Bonterra intends to direct its 2020 budget to new wells primarily targeting the Cardium formation across the Company's Carnwood, Willesden Green and Rose Creek areas along with funds directed to facilities and pipelines, non-operated drilling and completion activities and a continued commitment to abandonments.
2020 Capital Budget Objectives:
- Invest in higher rate-of-return, lower-risk light oil opportunities within the Company's extensive drilling inventory;
- Maintain an all-in (capital plus dividends and abandonments) payout ratio of less than 100 percent of funds flow;
- Direct the pace of the capital program to maintain spending flexibility throughout the year and effectively respond to a shifting price environment; and
- Maintain financial flexibility to achieve longer-term growth in production, reserves and funds flow per share while generating positive returns for shareholders.
Annual average production volumes are expected to range between 12,300 and 12,600 BOE per day.

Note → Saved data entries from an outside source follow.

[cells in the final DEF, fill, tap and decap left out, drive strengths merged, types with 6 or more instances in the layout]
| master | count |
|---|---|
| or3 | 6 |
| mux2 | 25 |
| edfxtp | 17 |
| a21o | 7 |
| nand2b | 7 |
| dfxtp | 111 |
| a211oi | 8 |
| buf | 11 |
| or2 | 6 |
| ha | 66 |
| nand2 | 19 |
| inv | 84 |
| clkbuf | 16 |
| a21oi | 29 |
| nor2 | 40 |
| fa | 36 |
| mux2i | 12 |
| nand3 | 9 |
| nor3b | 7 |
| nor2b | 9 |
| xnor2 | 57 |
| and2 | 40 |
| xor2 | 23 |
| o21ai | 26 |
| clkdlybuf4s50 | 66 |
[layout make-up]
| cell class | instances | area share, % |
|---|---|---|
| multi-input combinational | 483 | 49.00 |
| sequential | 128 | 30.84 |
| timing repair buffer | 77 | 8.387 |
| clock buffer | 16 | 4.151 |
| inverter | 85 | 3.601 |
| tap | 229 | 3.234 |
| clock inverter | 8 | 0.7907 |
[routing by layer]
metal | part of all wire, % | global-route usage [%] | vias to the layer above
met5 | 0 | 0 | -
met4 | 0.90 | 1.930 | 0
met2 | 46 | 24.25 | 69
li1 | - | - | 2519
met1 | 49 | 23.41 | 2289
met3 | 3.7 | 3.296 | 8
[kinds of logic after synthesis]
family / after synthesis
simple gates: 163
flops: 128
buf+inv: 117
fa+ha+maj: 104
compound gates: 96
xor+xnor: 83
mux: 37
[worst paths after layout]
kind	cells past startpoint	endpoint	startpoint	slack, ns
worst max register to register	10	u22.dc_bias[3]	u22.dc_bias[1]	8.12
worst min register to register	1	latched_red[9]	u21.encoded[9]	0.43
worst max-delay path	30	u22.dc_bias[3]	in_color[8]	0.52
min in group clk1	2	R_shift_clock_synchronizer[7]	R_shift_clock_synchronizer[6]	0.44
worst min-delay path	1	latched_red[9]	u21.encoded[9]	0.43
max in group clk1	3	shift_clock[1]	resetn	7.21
<file path="./config.mk">
export PLATFORM = sky130hd
export DESIGN_NAME = display
export DESIGN_NICKNAME = display
export VERILOG_FILES = /design/flow/design.v
export SDC_FILE = /design/flow/constraint.sdc
export NUM_CORES = 4
export LEC_CHECK = 1
export CORE_AREA = 10 10 70 70
export DIE_AREA = 0 0 80 80
</file>
<file path="./constraint.sdc">
current_design display

set clk_period 2.0
set clk_io_pct 0.2

create_clock -name clk0 -period $clk_period

set non_clock_inputs [all_inputs -no_clocks]
set_input_delay [expr $clk_period * $clk_io_pct] -clock clk0 $non_clock_inputs
set_output_delay [expr $clk_period * $clk_io_pct] -clock clk0 [all_outputs]
</file>
<file path="./design.v">
module display (DisVal, SegOut);
   input [3:0] DisVal;
	output [7:0] SegOut;
	reg [7:0] SegOut;
	always @ (DisVal)
	begin
		case(DisVal)
		4'h0 : SegOut = 8'b11000000;   
		4'h1 : SegOut = 8'b11111001;   
		4'h2 : SegOut = 8'b10100100;   
		4'h3 : SegOut = 8'b10110000;   
		4'h4 : SegOut = 8'b10011001;   
		4'h5 : SegOut = 8'b10010010;   
		4'h6 : SegOut = 8'b10000010;   
		4'h7 : SegOut = 8'b11111000;   
		4'h8 : SegOut = 8'b10000000;   
		4'h9 : SegOut = 8'b10010000;   
		4'hA : SegOut = 8'b10001000;   
		4'hB : SegOut = 8'b10000011;	  
		4'hC : SegOut = 8'b11000110;	  
		4'hD : SegOut = 8'b10100001;	  
		4'hE : SegOut = 8'b10000110;	  
		4'hF : SegOut = 8'b10001110;	  
		default : SegOut = 8'b10111111;
		endcase
	end
endmodule
</file>
<file path="flow/design.v">
module fpa (  
	input clk,
	input [15:0] in1,
	input [15:0] in2,
	input enable,
	output reg done,
	output [15:0] sum
);
	parameter [2:0]	S0 = 3'b000, 
							S1 = 3'b001, 
							S2 = 3'b011, 
							S3 = 3'b010,
							S4 = 3'b110,
							S5 = 3'b111,
							S6 = 3'b101,
							S7 = 3'b100;
	reg Sg1, Sg2;  
	reg overflow, underflow;
	reg [2:0] cur_state;
	reg [4:0] E1, E2;  
	reg [12:0] M1, M2;  
	wire fv, fu;
	wire [14:0] M1comp, M2comp;
	wire [14:0] addout, fsum;
	initial begin
		cur_state = S0;
		done = 1'b0;
		overflow = 1'b0;
		underflow = 1'b0;
		Sg1 = 1'b0;
		Sg2 = 1'b0;
		M1 = 13'b0;
		M2 = 13'b0;
		E1 = 5'b0;
		E2 = 5'b0;
	end
	assign M1comp = (Sg1 == 1'b1) ? ~({2'b00, M1}) + 1 : {2'b00, M1} ;  
	assign M2comp = (Sg2 == 1'b1) ? ~({2'b00, M2}) + 1 : {2'b00, M2} ;  
	assign addout = M1comp + M2comp;  
	assign fsum = (addout[14] == 1'b0) ? addout : ~addout + 1;
	assign fv = fsum[14] ^ fsum[13];
	assign fu = ~M1[12];
	assign sum = {Sg1, E1, M1[11:2]};  
	always @ (posedge clk) begin
		case (cur_state)
			S0: begin  
				if (enable == 1'b1) begin
					E1 <= in1[14:10];
					Sg1 <= in1[15];
					M1[11:0] <= {in1[9:0], 2'b00};
					if (in1 == 0) M1[12] <= 1'b0;
					else M1[12] <= 1'b1;
					done <= 1'b0;
					overflow <= 1'b0;
					underflow <= 1'b0;
					cur_state <= S1;
				end
			end
			S1: begin  
				E2 <= in2[14:10];
				Sg2 <= in2[15];
				M2[11:0] <= {in2[9:0], 2'b00};
				if (in2 == 0) M2[12] <= 1'b0;
				else M2[12] <= 1'b1;
				cur_state <= S2;		
			end
			S2: begin  
				if ((M1 == 0) || (M2 == 0)) cur_state <= S3;
				else begin
					if (E1 == E2) cur_state <= S3;
					else if (E1 < E2) begin  
						M1 <= {1'b0, M1[12:1]};
						E1 <= E1 + 1;
					end
					else if (E2 < E1) begin  
						M2 <= {1'b0, M2[12:1]};
						E2 <= E2 + 1;
					end
				end
			end
			S3: begin 
				Sg1 <= addout[14];
				if (fv == 1'b0) M1 <= fsum[12:0];
				else begin
					M1 <= fsum[13:1];
					E1 <= E1 + 1;
				end
				cur_state <= S4;
			end
			S4: begin  
				if (M1 == 0) begin
					E1 <= 8'h00;
					cur_state = S6;
				end
				else cur_state <= S5;
			end
			S5: begin
				if (E1 == 0) begin
					underflow <= 1'b1;
					cur_state <= S6;
				end
				else if (fu == 1'b0) cur_state <= S6;
				else begin
					M1 <= {M1[11:0], 1'b0};
					E1 <= E1 - 1;
				end
			end
			S6: begin
				if (E1 == 31) overflow <= 1'b1;
				done <= 1'b1;
				cur_state <= S0;
			end
		endcase
	end
endmodule
</file>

In the context of ongoing volatility in commodity prices, Bonterra will review on a monthly basis and may elect to adjust the amount and timing of capital spending to ensure sustainability and a payout ratio of less than 100 percent of funds flow.
Through continuous deployment of a single drilling rig, Bonterra's 2020 capital program forecasts the allocation of approximately $65 million to drill, complete and tie-in ("DCT") 34.9 gross (29.9 net) wells, and approximately $5 million for infrastructure costs, for total capital expenditures forecast at $70 million. With this level of capital, Bonterra expects to maintain or achieve modest growth in annual average production volumes, which are forecast to range between 12,300 barrels of oil equivalent ("BOE") per day and 12,600 BOE per day, weighted 67 percent to light crude oil and natural gas liquids. The 2020 budget also features an increased target well abandonment program targeting 55 to 60 wells for between $1.5 and $2.0 million, representing more than twice the total number of wells budgeted to be drilled for the year, further supporting the Company's ongoing focus on responsible environmental, social and governance ("ESG") initiatives.
Based on the pricing and production assumptions for 2020 outlined below, Bonterra anticipates generating $86 million in corporate funds flow and incurring approximately $4 million in dividend payments for the year, resulting in Free Funds Flow or funds flow net of development capital expenditures, abandonment costs and dividends ("Free Funds Flow") of approximately 10 million1. Bonterra expects to direct Free Funds Flow to further reduce outstanding bank debt. Consistent with its strategy to deliver per share returns to shareholders, should commodity prices improve, the balance sheet strengthen and debt to funds flow ratios further decline, Bonterra may consider increasing the monthly dividend, expanding its growth capital program, or a combination of both.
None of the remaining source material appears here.